For any matrix automorphism group G associated with a bilinear or sesquilinear form, Mackey, Mackey, and Tisseur have recently shown that the matrix sign decomposition factors of A ∈ G also lie in G; moreover, the polar factors of A lie in G if the matrix of the underlying form is unitary. Groups satisfying the latter condition include the complex orthogonal, real and complex symplectic, and pseudo-orthogonal groups. This work is concerned with exploiting the structure of G when computing the polar and matrix sign decompositions of matrices in G. We give sufficient conditions for a matrix iteration to preserve the group structure and show that a family of globally convergent rational Pade-based iterations of Kenney and Laub satisfy these conditions.
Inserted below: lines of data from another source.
File: src/source/memoryStage.sv
`timescale 1ns/1ps
`include "cpu_macros.svh"

module memoryStage (
	input logic clk, rst,
	input logic [`DATA_W-1:0] memPc, memValue, dataSramRdata,
	input logic [4:0] memDest,
	input logic memRegWe, memRd,
	input logic [1:0] memSize, memByteLane, memWbSel,
	output logic wbWe,
	output logic [4:0] wbDest,
	output logic [`DATA_W-1:0] wbData, debugWbPc, debugWbRfWdata,
	output logic [3:0] debugWbRfWen,
	output logic [4:0] debugWbRfWnum
);
	logic [7:0] loadByte;
	logic [`DATA_W-1:0] loadData, wbPc, wbValue, wbLoad;
	logic [1:0] wbSel;

	assign loadByte = dataSramRdata[{memByteLane, 3'b000} +: 8];

	always_comb begin
		case (memSize)
			pipePkg::memByte: loadData = {{24{loadByte[7]}}, loadByte};
			pipePkg::memByteU: loadData = {24'd0, loadByte};
			default: loadData = dataSramRdata;
		endcase
	end

	always_ff @(posedge clk) begin
		wbPc <= memPc;
		wbDest <= memDest;
		wbSel <= memWbSel;
		wbValue <= memValue;
		if (memRd)
			wbLoad <= loadData;
		if (rst)
			wbWe <= 1'b0;
		else
			wbWe <= memRegWe && memDest != 5'd0; // r0 writes never reach the trace.
	end

	assign wbData = (wbSel == pipePkg::wbMem) ? wbLoad :
		(wbSel == pipePkg::wbLink) ? wbPc + 32'd8 : wbValue;

	assign debugWbPc = wbPc;
	assign debugWbRfWen = {4{wbWe}};
	assign debugWbRfWnum = wbDest;
	assign debugWbRfWdata = wbData;

endmodule

File: src/source/hazardUnit.sv
`timescale 1ns/1ps
`include "cpu_macros.svh"

module hazardUnit #(localparam int addrW = $clog2(`REG_COUNT)) (
	input logic clk, rst,
	input logic [addrW-1:0] srcRs, srcRt, exRs, exRt, exDest, memDest, wbDest,
	input logic idIsBranch, exRegWe, exMemRd, memRegWe, memRd, wbWe,
	output logic stall,
	output logic [1:0] fwdA, fwdB, brFwdA, brFwdB
);
	logic loadUse, branchWait, memFwdOk;

	function automatic logic hit(input logic [addrW-1:0] dest, src);
		return dest != '0 && dest == src;
	endfunction

	assign loadUse = exMemRd && (hit(exDest, srcRs) || hit(exDest, srcRt));
	// Compare needs the value in decode, so EX results and MEM loads wait.
	assign branchWait = idIsBranch &&
		((exRegWe && (hit(exDest, srcRs) || hit(exDest, srcRt))) ||
		(memRegWe && memRd && (hit(memDest, srcRs) || hit(memDest, srcRt))));
	assign stall = loadUse || branchWait;

	assign memFwdOk = memRegWe && !memRd; // Load data is not ready in MEM.
	assign fwdA = (memFwdOk && hit(memDest, exRs)) ? pipePkg::fwdMem :
		(wbWe && hit(wbDest, exRs)) ? pipePkg::fwdWb : pipePkg::fwdReg;
	assign fwdB = (memFwdOk && hit(memDest, exRt)) ? pipePkg::fwdMem :
		(wbWe && hit(wbDest, exRt)) ? pipePkg::fwdWb : pipePkg::fwdReg;
	assign brFwdA = (memFwdOk && hit(memDest, srcRs)) ? pipePkg::fwdMem : pipePkg::fwdReg;
	assign brFwdB = (memFwdOk && hit(memDest, srcRt)) ? pipePkg::fwdMem : pipePkg::fwdReg;

	// The bubble behind a stall clears the load from execute.
	aLoadUseOnce: assert property (@(posedge clk) disable iff (rst) loadUse |=> !loadUse);

endmodule

File: src/source/mipsCore.sv
`timescale 1ns/1ps
`include "cpu_macros.svh"

module mipsCore (
	input logic clk, rst,
	output logic instSramEn,
	output logic [`DATA_W-1:0] instSramAddr,
	input logic [`DATA_W-1:0] instSramRdata,
	output logic dataSramEn,
	output logic [3:0] dataSramWen,
	output logic [`DATA_W-1:0] dataSramAddr, dataSramWdata,
	input logic [`DATA_W-1:0] dataSramRdata,
	output logic [`DATA_W-1:0] debugWbPc,
	output logic [3:0] debugWbRfWen,
	output logic [4:0] debugWbRfWnum,
	output logic [`DATA_W-1:0] debugWbRfWdata
);
	logic stall, branchTaken, idIsBranch;
	logic [`DATA_W-1:0] branchTarget, idPc;
	isaPkg::instrWord idInstr;
	logic [4:0] srcRs, srcRt;

	logic [`DATA_W-1:0] exPc, exA, exB, exImm;
	logic [3:0] exAluOp;
	logic exUseImm, exRegWe, exMemRd, exMemWr;
	logic [4:0] exDest, exRs, exRt;
	logic [1:0] exMemSize, exWbSel;
	logic [1:0] fwdA, fwdB, brFwdA, brFwdB;

	logic [`DATA_W-1:0] memResult, memPc, memValue;
	logic [4:0] memDest;
	logic memRegWe, memRd;
	logic [1:0] memSize, memByteLane, memWbSel;

	logic wbWe;
	logic [4:0] wbDest;
	logic [`DATA_W-1:0] wbData;

	fetchStage u_fetchStage (.*);
	decodeStage u_decodeStage (.*, .fwdA(brFwdA), .fwdB(brFwdB)); // Branch compare selects.
	executeStage u_executeStage (.*);
	memoryStage u_memoryStage (.*);
	hazardUnit u_hazardUnit (.*);

endmodule

File: config.mk
export PLATFORM = sky130hd
export DESIGN_NAME = mipsCore
export DESIGN_NICKNAME = d
export VERILOG_FILES = /design/src/common/isaPkg.sv /design/src/common/pipePkg.sv /design/src/decode/regFile.sv /design/src/decode/decodeStage.sv /design/src/source/fetchStage.sv /design/src/source/executeStage.sv /design/src/source/memoryStage.sv /design/src/source/hazardUnit.sv /design/src/source/mipsCore.sv
export VERILOG_INCLUDE_DIRS = /design/src /design/src/common
export SDC_FILE = /design/constraint.sdc
export NUM_CORES = 2
export LEC_CHECK = 0
export BUFFER_PORTS_ARGS = -buffer_cell sky130_fd_sc_hd__buf_4
export CAP_MARGIN = 20
export CORE_ASPECT_RATIO = 0.75
export CORE_MARGIN = 8
export CORE_UTILIZATION = 35
export DETAILED_ROUTE_END_ITERATION = 16
export SETUP_SLACK_MARGIN = 0.2
export SLEW_MARGIN = 20
export SYNTH_ARGS = -nofsm -noshare
export SYNTH_HDL_FRONTEND = slang
export SYNTH_SLANG_ARGS = --single-unit
File: constraint.sdc
create_clock -name clk -period 7.8 [get_ports clk]
set_input_delay 1.56 -clock clk [delete_from_list [all_inputs] [get_ports clk]]
set_output_delay 1.56 -clock clk [all_outputs]
set_load 0.005 [all_outputs]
The well-known scaled Newton iteration for computing the unitary polar factor does not preserve group structure, but we show that the approach of the iterates to the group is precisely tethered to the approach to unitarity, and that this forces a different and exploitable structure in the iterates. A similar relation holds for the Newton iteration for the matrix sign function. We also prove that the number of iterations needed for convergence of the structure-preserving methods can be precisely predicted by running an associated scalar iteration. Numerical experiments are given to compare the cubically and quintically converging iterations with Newton's method and to test stopping criteria. The overall conclusion is that the structure-preserving iterations and the scaled Newton iteration are all of practical interest, and which iteration is to be preferred is problem-dependent.